Hillstone’s behavioral model feature analyses these abnormal IP addresses (those depicted by the red dots) and correlates those IP addresses that fit these two behavioral abnormality rules. It is easy to identify potentially suspicious IPs that might be conducting malicious web crawling. In this case, the IP address 219.149.214.103 is a suspicious candidate.
Since using behavioral modeling has helped narrow down the IP addresses that have significant abnormal behaviors, it makes it very easy for network administrators to take proper and effective action.
Another example is shown below:
In this example, we note the following:
- On the right graph, the red dots indicate the abnormality of those having URL width (i.e. directories visited) requests within a learning cycle. Some IP addresses have significantly higher number of URL directory visits than others in one learning cycle.
- On the left graph, the red dots indicate those IP addresses that have abnormal (higher) number of HTML files request compared with other IP addresses that are monitored.

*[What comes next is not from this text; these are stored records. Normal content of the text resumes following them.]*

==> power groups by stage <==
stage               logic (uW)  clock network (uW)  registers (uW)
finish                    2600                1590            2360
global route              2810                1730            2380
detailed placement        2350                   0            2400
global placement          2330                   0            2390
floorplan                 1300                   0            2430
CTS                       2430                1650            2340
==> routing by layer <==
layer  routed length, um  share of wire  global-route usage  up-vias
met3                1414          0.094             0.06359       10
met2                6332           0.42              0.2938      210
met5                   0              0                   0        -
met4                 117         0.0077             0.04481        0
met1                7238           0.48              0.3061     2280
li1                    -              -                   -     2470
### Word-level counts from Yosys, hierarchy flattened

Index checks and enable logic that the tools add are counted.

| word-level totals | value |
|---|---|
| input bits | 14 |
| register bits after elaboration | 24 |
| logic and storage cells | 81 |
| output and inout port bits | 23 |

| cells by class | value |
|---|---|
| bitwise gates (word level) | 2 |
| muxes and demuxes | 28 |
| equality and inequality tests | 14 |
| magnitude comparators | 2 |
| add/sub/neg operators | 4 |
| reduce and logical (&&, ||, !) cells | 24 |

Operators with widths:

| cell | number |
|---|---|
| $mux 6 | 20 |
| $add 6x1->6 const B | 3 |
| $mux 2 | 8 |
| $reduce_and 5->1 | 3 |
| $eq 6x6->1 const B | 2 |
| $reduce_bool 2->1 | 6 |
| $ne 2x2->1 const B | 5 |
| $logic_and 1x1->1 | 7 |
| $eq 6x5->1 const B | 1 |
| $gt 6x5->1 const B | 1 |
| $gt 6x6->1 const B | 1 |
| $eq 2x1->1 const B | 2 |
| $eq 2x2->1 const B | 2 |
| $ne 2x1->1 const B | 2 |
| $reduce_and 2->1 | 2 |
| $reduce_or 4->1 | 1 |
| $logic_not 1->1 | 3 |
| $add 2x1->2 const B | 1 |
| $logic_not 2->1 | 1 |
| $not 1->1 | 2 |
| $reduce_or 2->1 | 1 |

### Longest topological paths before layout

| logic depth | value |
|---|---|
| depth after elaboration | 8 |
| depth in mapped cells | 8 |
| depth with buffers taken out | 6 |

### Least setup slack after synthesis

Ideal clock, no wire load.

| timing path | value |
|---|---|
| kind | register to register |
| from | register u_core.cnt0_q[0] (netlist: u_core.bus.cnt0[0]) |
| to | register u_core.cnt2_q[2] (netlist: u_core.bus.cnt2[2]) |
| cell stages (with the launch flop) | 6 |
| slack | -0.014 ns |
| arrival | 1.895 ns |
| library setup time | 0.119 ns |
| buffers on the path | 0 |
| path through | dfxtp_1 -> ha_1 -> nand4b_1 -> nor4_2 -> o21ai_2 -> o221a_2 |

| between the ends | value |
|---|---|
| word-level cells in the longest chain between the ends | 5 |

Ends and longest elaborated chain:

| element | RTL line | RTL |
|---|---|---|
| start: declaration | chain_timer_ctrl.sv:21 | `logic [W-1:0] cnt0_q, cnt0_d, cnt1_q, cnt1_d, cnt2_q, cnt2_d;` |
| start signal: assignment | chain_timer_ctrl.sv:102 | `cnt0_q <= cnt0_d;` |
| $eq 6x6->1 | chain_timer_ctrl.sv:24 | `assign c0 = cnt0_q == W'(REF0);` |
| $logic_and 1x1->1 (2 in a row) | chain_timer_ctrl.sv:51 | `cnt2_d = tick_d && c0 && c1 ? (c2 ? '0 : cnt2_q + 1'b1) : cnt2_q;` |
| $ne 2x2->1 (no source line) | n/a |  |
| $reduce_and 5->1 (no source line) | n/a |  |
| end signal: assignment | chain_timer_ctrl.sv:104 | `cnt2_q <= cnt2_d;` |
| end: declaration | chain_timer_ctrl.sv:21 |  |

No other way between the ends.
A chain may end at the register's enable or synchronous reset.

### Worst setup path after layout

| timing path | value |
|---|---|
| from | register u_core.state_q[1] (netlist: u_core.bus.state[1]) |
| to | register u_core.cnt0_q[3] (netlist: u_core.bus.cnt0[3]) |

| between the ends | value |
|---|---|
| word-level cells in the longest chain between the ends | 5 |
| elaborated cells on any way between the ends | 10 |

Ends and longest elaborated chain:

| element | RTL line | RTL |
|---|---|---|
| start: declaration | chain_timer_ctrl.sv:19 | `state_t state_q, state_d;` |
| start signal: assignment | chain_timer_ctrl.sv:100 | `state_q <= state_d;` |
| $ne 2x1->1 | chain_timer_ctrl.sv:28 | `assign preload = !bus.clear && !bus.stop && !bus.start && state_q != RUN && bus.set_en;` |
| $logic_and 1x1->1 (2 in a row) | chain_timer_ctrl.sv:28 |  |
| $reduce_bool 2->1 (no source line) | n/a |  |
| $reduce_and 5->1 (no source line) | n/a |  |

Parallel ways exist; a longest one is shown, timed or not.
===== config.mk =====
export PLATFORM = sky130hd
export DESIGN_NAME = frame_reader
export DESIGN_NICKNAME = d
export VERILOG_FILES = /design/src/rtl/video_pkg.sv /design/src/rtl/fb_addr_counter.sv /design/src/rtl/frame_reader.sv
export SDC_FILE = /design/constraint.sdc
export NUM_CORES = 1
export LEC_CHECK = 0
export BUFFER_PORTS_ARGS = -buffer_cell sky130_fd_sc_hd__buf_2
export CAP_MARGIN = 15
export CORE_ASPECT_RATIO = 0.7
export CORE_MARGIN = 2
export CORE_UTILIZATION = 25
export DETAILED_ROUTE_END_ITERATION = 12
export GPL_TIMING_DRIVEN = 0
export PLACE_DENSITY_LB_ADDON = 0.12
export SYNTH_ARGS = -nofsm -noshare
export SYNTH_HDL_FRONTEND = slang
export SYNTH_SLANG_ARGS = --single-unit

===== constraint.sdc =====
create_clock -name sys_clk -period 2 [get_ports sys_clk]
set_input_delay 0.3 -clock sys_clk [delete_from_list [all_inputs] [get_ports sys_clk]]
set_output_delay 0.3 -clock sys_clk [all_outputs]
set_load 0.02 [all_outputs]
===== src/rtl/window_map_gen_pkg.sv =====
// ---------------------------------------------------------------------------
// window_map_gen_pkg
// Shared video definitions for the window tile-map address generator:
//   win_state_t  - window sequencing states
//   DEF_BASE0/1  - default tile-map base addresses (map_sel = 0 / 1)
// ---------------------------------------------------------------------------
package window_map_gen_pkg;

   typedef enum logic [1:0] {
      IDLE   = 2'd0,   // no y-hit this frame
      ARMED  = 2'd1,   // y-hit seen, waiting for the x match
      ACTIVE = 2'd2,   // window owns pixels and fetches tiles
      DONE   = 2'd3    // window ended or disabled for the rest of the line
   } win_state_t;

   localparam logic [12:0] DEF_BASE0 = 13'h1800;
   localparam logic [12:0] DEF_BASE1 = 13'h1C00;

endpackage


===== src/rtl/window_addr_calc.sv =====
// ---------------------------------------------------------------------------
// window_addr_calc
// Combinational tile-map address composition and column advance.
//   map_sel     in  : selects BASE1 (1) or BASE0 (0)
//   row_raw     in  : window line / 8 (before vertical wrap)
//   tile_x      in  : current column
//   map_addr    out : base + (row << MAP_W_LOG2) + tile_x, ADDR_W bits
//   tile_x_next out : column after an ack (wraps, or saturates when CLAMP=1)
// ---------------------------------------------------------------------------
module window_addr_calc
   import window_map_gen_pkg::*;
#(
   parameter int                MAP_W_LOG2 = 5,
   parameter int                MAP_H_LOG2 = 5,
   parameter int                ADDR_W     = 13,
   parameter logic [ADDR_W-1:0] BASE0      = ADDR_W'(DEF_BASE0),
   parameter logic [ADDR_W-1:0] BASE1      = ADDR_W'(DEF_BASE1),
   parameter bit                CLAMP      = 1'b0
)(
   input  logic                  map_sel,
   input  logic [4:0]            row_raw,
   input  logic [MAP_W_LOG2-1:0] tile_x,
   output logic [ADDR_W-1:0]     map_addr,
   output logic [MAP_W_LOG2-1:0] tile_x_next
);

   logic [31:0]       row;
   logic [ADDR_W-1:0] base;

   always_comb begin
      // Vertical wrap: keep only MAP_H_LOG2 bits of the row index.
      row      = 32'(row_raw) & ((32'd1 << MAP_H_LOG2) - 32'd1);
      base     = map_sel ? BASE1 : BASE0;
      map_addr = base + ADDR_W'(row << MAP_W_LOG2) + ADDR_W'(tile_x);

      if (tile_x == {MAP_W_LOG2{1'b1}})
         tile_x_next = CLAMP ? tile_x : '0;
      else
         tile_x_next = tile_x + MAP_W_LOG2'(1);
   end

endmodule


===== src/rtl/window_map_gen.sv =====
// ---------------------------------------------------------------------------
// window_map_gen
// Window sequencer: detects the window's y/x start, counts window lines and
// issues tile-map addresses to the background fetcher.
//   clk2, reset_video2     : video clock, synchronous active-high reset
//   frame_start/line_start : vblank-end and line-begin pulses
//   px_valid, ly, px       : pixel advance strobe, current line and pixel x
//   win_en, wy, wx         : window enable and position
//   map_sel, fetch_req     : map base select, fetcher address request
//   win_active             : window owns the pixels (ACTIVE state)
//   win_trigger            : one-cycle pulse when the window starts
//   fetch_ack, map_addr    : address strobe and held tile-map address
//   win_fine, tile_x       : fine row inside the tile, current column
// ---------------------------------------------------------------------------
module window_map_gen
   import window_map_gen_pkg::*;
#(
   parameter int                MAP_W_LOG2 = 5,
   parameter int                MAP_H_LOG2 = 5,
   parameter int                ADDR_W     = 13,
   parameter logic [ADDR_W-1:0] BASE0      = ADDR_W'(DEF_BASE0),
   parameter logic [ADDR_W-1:0] BASE1      = ADDR_W'(DEF_BASE1),
   parameter int                WX_OFFSET  = 7,
   parameter bit                CLAMP      = 1'b0
)(
   input  logic                  clk2,
   input  logic                  reset_video2,
   input  logic                  frame_start,
   input  logic                  line_start,
   input  logic                  px_valid,
   input  logic [7:0]            ly,
   input  logic [7:0]            px,
   input  logic                  win_en,
   input  logic [7:0]            wy,
   input  logic [7:0]            wx,
   input  logic                  map_sel,
   input  logic                  fetch_req,
   output logic                  win_active,
   output logic                  win_trigger,
   output logic                  fetch_ack,
   output logic [ADDR_W-1:0]     map_addr,
   output logic [2:0]            win_fine,
   output logic [MAP_W_LOG2-1:0] tile_x
);

   win_state_t            state_q, state_d;
   logic                  yhit_q, yhit_set;
   logic                  was_active_q;
   logic [7:0]            win_line_q;
   logic [MAP_W_LOG2-1:0] tile_x_q, tile_x_next;
   logic [8:0]            px_sum;
   logic                  trig_cond, fetch_go;
   logic [ADDR_W-1:0]     addr_p0, addr_p1;
   logic                  vld_p1, trig_p1;

   assign yhit_set = win_en && (ly == wy);
   assign px_sum   = {1'b0, px} + 9'(WX_OFFSET);

   // Line and frame boundaries outrank both the trigger and a fetch, so a
   // request arriving with either is dropped rather than acked.
   assign trig_cond = (state_q == ARMED) && px_valid && win_en &&
                      (px_sum == {1'b0, wx}) && !line_start && !frame_start;
   assign fetch_go  = (state_q == ACTIVE) && fetch_req &&
                      !line_start && !frame_start;

   window_addr_calc #(
      .MAP_W_LOG2 (MAP_W_LOG2),
      .MAP_H_LOG2 (MAP_H_LOG2),
      .ADDR_W     (ADDR_W),
      .BASE0      (BASE0),
      .BASE1      (BASE1),
      .CLAMP      (CLAMP)
   ) u_addr_calc (
      .map_sel     (map_sel),
      .row_raw     (win_line_q[7:3]),
      .tile_x      (tile_x_q),
      .map_addr    (addr_p0),
      .tile_x_next (tile_x_next)
   );

   always_comb begin
      state_d    = state_q;
      win_active = 1'b0;
      if (frame_start) begin
         // A frame boundary that also opens a line may arm immediately.
         state_d = (line_start && (ly == wy)) ? ARMED : IDLE;
      end else if (line_start) begin
         state_d = (yhit_q || yhit_set) ? ARMED : IDLE;
      end else begin
         case (state_q)
            ARMED:   if (trig_cond) state_d = ACTIVE;
            ACTIVE:  if (!win_en)   state_d = DONE;
            default: state_d = state_q;
         endcase
      end
      win_active = (state_q == ACTIVE);
   end

   always_ff @(posedge clk2) begin
      if (reset_video2) begin
         state_q      <= IDLE;
         yhit_q       <= 1'b0;
         was_active_q <= 1'b0;
         win_line_q   <= '0;
         tile_x_q     <= '0;
         addr_p1      <= '0;
         vld_p1       <= 1'b0;
         trig_p1      <= 1'b0;
      end else begin
         state_q <= state_d;
         trig_p1 <= trig_cond;
         vld_p1  <= fetch_go;

         if (frame_start)   yhit_q <= yhit_set;
         else if (yhit_set) yhit_q <= 1'b1;

         // was_active_q remembers ACTIVE anywhere in the current line; the
         // line_start cycle itself still belongs to the previous line.
         if (frame_start) begin
            win_line_q   <= '0;
            was_active_q <= 1'b0;
         end else if (line_start) begin
            if (was_active_q || (state_q == ACTIVE))
               win_line_q <= win_line_q + 8'd1;
            was_active_q <= 1'b0;
         end else if (state_q == ACTIVE) begin
            was_active_q <= 1'b1;
         end

         if (trig_cond)     tile_x_q <= '0;
         else if (fetch_go) tile_x_q <= tile_x_next;

         // ---- stage p0 -> p1: address captured with the req-cycle map_sel
         if (fetch_go) addr_p1 <= addr_p0;
      end
   end

   assign win_trigger = trig_p1;
   assign fetch_ack   = vld_p1;
   assign map_addr    = addr_p1;
   assign win_fine    = win_line_q[2:0];
   assign tile_x      = tile_x_q;

endmodule


===== config.mk =====
export PLATFORM = sky130hd
export DESIGN_NAME = window_map_gen
export DESIGN_NICKNAME = d
export VERILOG_FILES = /design/src/rtl/window_map_gen_pkg.sv /design/src/rtl/window_addr_calc.sv /design/src/rtl/window_map_gen.sv
export SDC_FILE = /design/constraint.sdc
export NUM_CORES = 1
export LEC_CHECK = 0
export BUFFER_PORTS_ARGS = -buffer_cell sky130_fd_sc_hd__buf_2
export CORE_UTILIZATION = 45
export DETAILED_ROUTE_END_ITERATION = 10
export PLACE_DENSITY_LB_ADDON = 0.12
export REMOVE_ABC_BUFFERS = 1
export SYNTH_ARGS = -nofsm -noshare
export SYNTH_HDL_FRONTEND = slang
export SYNTH_HIERARCHICAL = 1
export SYNTH_SLANG_ARGS = --single-unit

===== constraint.sdc =====
create_clock -name clk2 -period 4.1 [get_ports clk2]
set_input_delay 0.41 -clock clk2 [delete_from_list [all_inputs] [get_ports clk2]]
set_output_delay 0.41 -clock clk2 [all_outputs]
set_load 0.01 [all_outputs]

Yosys cells after proc, flatten, opt, wreduce, memory -nomap -nowiden --
Cells that the tools add are included.
Cells by class: $add $sub $neg 5, equality and inequality tests 7, muxes and demuxes 11, reductions and logical operators 21
Operators by type and width (number):
- adder 13 x 10 -> 13 bit | 1
- adder 13 x 5 -> 13 bit | 1
- two-way mux 11 bit | 1
- logical AND 1 bit | 10
- adder 8 x 3 -> 9 bit, second input constant | 1
- == test 9 x 8 -> 1 bit | 1
- adder 8 x 1 -> 8 bit, second input constant | 1
- == test 8 bit | 1
- two-way mux 2 bit | 4
- inequality test 4 bit, second input constant | 2
- adder 5 x 1 -> 5 bit, second input constant | 1
- == test 5 bit, second input constant | 1
- two-way mux 5 bit | 1
- two-way mux 1 bit | 4
- case mux 2 bit (2 select lines) | 1
- nonzero test 4 bit | 1
- OR reduction 2 bit | 2
- AND reduction 3 bit | 1
- OR reduction 3 bit | 1
- == test 2 x 1 -> 1 bit, second input constant | 1
- == test 2 bit, second input constant | 1
- logical NOT 1 bit | 2
- logical OR 1 bit | 2
- AND reduction 2 bit | 1
- nonzero test 2 bit | 1
Storage, ports and cells: flip-flop bits (word level) 32, bits of input ports 40, output and inout bits 24, word-level logic and storage cells 52

Depth between registers and ports, before layout --
word-level depth 10, mapped depth 8, depth with buffers taken out 8

Modules after synthesis --
Netlist, hierarchy kept.
Modules (own cells, without submodules):
- window_map_gen | times used 1, cells each 202, area each 1682.9 µm², sequential area each 640.6 µm²
- window_addr_calc | times used 1, cells each 24, area each 185.2 µm², sequential area each 0.0 µm²

Worst setup path before layout --
OpenSTA, ideal clock, no wires.
kind input to register, start point input port px[0], end point register tile_x_q[0] (netlist: tile_x[0]), setup time 0.121 ns, data arrival time 1.884 ns, data required time 3.979 ns, path slack 2.096 ns, stages 8, path buffers 0, cell sequence inv_1 ha_1 nor2b_1 or4b_4 a31oi_4 o311ai_2 nand2b_1 a21oi_1
On the way: cells in the longest elaborated chain, start to end 6
Ends and longest elaborated chain:
- start, declared | line window_map_gen.sv:32 | input logic [7:0] px,
- adder 8 x 3 -> 9 bit | line window_map_gen.sv:57 | assign px_sum = {1'b0, px} + 9'(WX_OFFSET);
- == test 9 x 8 -> 1 bit | line window_map_gen.sv:62 | (px_sum == {1'b0, wx}) && !line_start && !frame_start;
- logical AND 1 bit | line window_map_gen.sv:61 | assign trig_cond = (state_q == ARMED) && px_valid && win_en &&
- logical AND 1 bit (2 in a row) | line window_map_gen.sv:62
- OR reduction 2 bit (no line)
- end signal, assigned | line window_map_gen.sv:131 | else if (fetch_go) tile_x_q <= tile_x_next;
- end, declared | line window_map_gen.sv:50 | logic [MAP_W_LOG2-1:0] tile_x_q, tile_x_next;
Every way passes these cells. A chain may end at the register's enable or synchronous reset.

Worst setup path after layout --
Ends and elaborated chain as after synthesis.

==> impl_metrics.json <==
{
  "status": "finished clean",
  "io_buffer_count": 63,
  "die_w_um": 66.4,
  "register_area_um2": 641,
  "syn_to_final_growth_pct": 18.6,
  "dp_hpwl_um": 2880,
  "synthMostInstantiatedCell": "nand2_1",
  "tightest_slew_ps": 743,
  "die_area_um2": 4410,
  "rsz0062_at_grt": "false",
  "place.gp.congestion": 0.777,
  "grt_max_degree": 22,
  "path_class": "in -> reg",
  "fin_crit_sh_pct": 50.6,
  "fmax_ghz": 0.482,
  "cts_root_buf": "clkbuf_8",
  "drc": 0,
  "r2r-start": "state_q[1]$_SDFFE_PP0P_",
  "final-setup-viol-count": 0,
  "tns_ps": 0,
  "placed_area_um2": 2110,
  "power.leakage_nw": 0.953,
  "power_density_nw_per_um2": 304,
  "yosys.cell_types.count": 42,
  "fp-row-count": 23,
  "viasPerCell": 5.02,
  "cts_buffers": 5,
  "clk_latency_ps": 280,
  "arrival_ps": 2240,
  "crit-reg2reg-capture": "tile_x[0]$_SDFFE_PP0P_",
  "clk_path_buf_depth": 2,
  "grt_usage_pct": 18.3,
  "yosysTopAreaCellShare_pct": 34.3,
  "path_clk_slew_ps": 60,
  "nets": 321,
  "core_um2": 4000,
  "fin_skew_ps": 1.46,
  "synth-edff-count": 0,
  "syn_inst": 226,
  "endpoint": "tile_x[0]$_SDFFE_PP0P_",
  "grt_antenna_before_repair": 0,
  "ant_nets": 0,
  "drt_wl_total_um": 3790,
  "cap_violations": 0,
  "post_cts_buffers": 0,
  "end_kind": "flip-flop",
  "slew_viol_final": 0,
  "postLayoutCellArea_um2": 2210,
  "synth.area.top_cells": "dfxtp_1, nand2_1, xor2_1, buf_4, a21oi_1",
  "cts_sinks": 32,
  "yosys_most_used_dff": "dfxtp_1",
  "whs_ps": 365,
  "crit_required_ps": 4270,
  "cp-start-kind": "input port",
  "htreeDepth": 2,
  "min_path_type": "in -> reg",
  "routedWlPerCell_um": 11.6,
  "critPathLaunch": "px[0]",
  "ir_drop_uv": 148,
  "die_h_um": 66.4,
  "yosysWarnings": 6,
  "synth_area_leader_cell": "dfxtp_1",
  "syn_area_per_cell_um2": 8.27,
  "syn_area_um2": 1870,
  "drive_gt1_share_pct": 29.3,
  "holdBufCountCts": 0,
  "relSlewSlack_pct": 50.3,
  "synth_common_cells": "nand2_1, dfxtp_1, a21oi_1",
  "num-fill-cells": 393,
  "yosys_register_bits": 32,
  "grt_pass1_wl_um": 6160,
  "postSynth.asyncResetShare_pct": 0,
  "yosysSeqAreaShare_pct": 34.3,
  "finalPower_mw": 0.673,
  "rrSetupSlack_ps": 2250,
  "min_period_ps": 2070,
  "r2r_cells": 8,
  "final_hold_viol_count": 0,
  "via_count": 1636,
  "drtIter0Drc": 72,
  "critPathMaxFanout": 5,
  "dr.pass1.iters": 4,
  "grt_overflow": 0,
  "diodes": 0,
  "grt_pass1_vias": 1430,
  "multi_input_area_um2": 1070,
  "io_pins": 64,
  "cts.repair.resized": 0,
  "initial_core_util_pct": 46.7,
  "cts_tree": "done"
}
[per-layer routing]
layer	global-route usage [%]	routed length, um
met5	0	0
met4	4.26	22
met3	5.69	196
met2	30.4	1710
met1	22.9	1860
[cell type report]
type / instances / area share (%)
tap: 50 / 2.82
clock inverter: 2 / 1.58
clock buffer: 6 / 3.28
timing repair buffer: 63 / 14.2
inverter: 5 / 0.847
sequential: 32 / 28.9
multi-input combinational: 168 / 48.3
[critical path: stages]
cell	delay [ps]
buf_2	130
inv_1	50
ha_1	170
nor2b_1	330
or4b_4	520
a31oi_4	200
o311ai_2	150
nand2b_1	200
a21oi_1	80
[power by group]
part | leakage, nW | internal, mW | switching (mW) | total [mW]
logic | 0.640 | 0.0308 | 0.0372 | 0.0681
clock network | 0.0552 | 0.180 | 0.114 | 0.295
registers | 0.258 | 0.311 | 0.0000305 | 0.311
total | 0.953 | 0.522 | 0.152 | 0.673
[worst min path at each step]
stage | depth (start not counted) | to | startpoint | slack (ps)
after floorplan | 2 | map_addr[9]$_SDFFE_PP0P_ | win_line_q[7]$_SDFFE_PP0P_ | 440
after global placement | 2 | map_addr[10]$_SDFFE_PP0P_ | map_addr[10]$_SDFFE_PP0P_ | 440
after detailed placement | 2 | map_addr[6]$_SDFFE_PP0P_ | map_addr[6]$_SDFFE_PP0P_ | 450
after CTS | 3 | map_addr[10]$_SDFFE_PP0P_ | map_sel | 360
after global routing | 3 | map_addr[10]$_SDFFE_PP0P_ | map_sel | 360
final | 3 | map_addr[10]$_SDFFE_PP0P_ | map_sel | 370
[cells in the final DEF (no fill, tap or decap), types with 3 or more instances in the layout]
master	n
nand4_1	3
inv_1	5
nor2_1	17
o21a_1	3
and3_1	3
buf_2	63
o21ai_0	5
nand2_1	43
xor2_1	18
clkbuf_8	5
ha_1	6
dfxtp_1	32
nand2b_1	3
xnor2_1	8
nor4_1	3
a21oi_1	21
nand3_1	5
[logic make-up (layout without fill, tap and decap cells)]
kind of cell               count (synthesis)  count (layout)  synth area share [%]
AOI/OAI and AO/OA                         38              38                  14.3
xor gates and xnor gates                  26              26                  12.2
adders and majority gates                  6               6                  4.02
buffers and inverters                     27              76                  8.64
DFF                                       32              32                  34.3
muxes                                      3               3                  1.88
other                                      1               2                 0.201
and+or+nand+nor                           93              93                  24.4
[per-stage QoR]
step,setup slack [ps],std cells,utilization [%]
2_1_floorplan,2100,205,-
3_5_place_dp,1770,318,52.7
5_1_grt,1900,326,55.4
3_3_place_gp,1810,318,52.7
4_1_cts,2060,326,55.4
6_report,2030,326,55.4
[registers in the layout (all words and copies together) (netlist names)]
name and flops:
map_addr 13, tile_x 5, was_active_q 1, fetch_ack 1
state_q 2, win_line_q 8, yhit_q 1, win_trigger 1
Power figures use the tool's default switching activity.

The Hilstone behavioral model features will then perform and analysis of the abnormal IP addresses (those depicted by the red dots), and correlate those IP addresses that fit these two behavioral abnormality rules. It is easy to identify the potentially suspicious IPs that might be conducting malicious web crawling. In this case, the IP address 202.112.90.159 is such a suspicious candidate.
Conclusions
Using manual and static analysis on logging data (based on most visited IP addresses) can be labor-intensive and incur higher cost and more overhead; but more importantly, can be often ineffective if it mistakenly misses slow crawlers with lower IP address numbers in the logging data. Hillstone’s hybrid solution uses a proprietary self-learning behavioral modeling mechanism that is more effective in detecting these slow crawlers. It also provides statistical analysis to automatically detect sophisticated and suspicious web crawlers as well as rich and actionable forensic evidence to the administrator.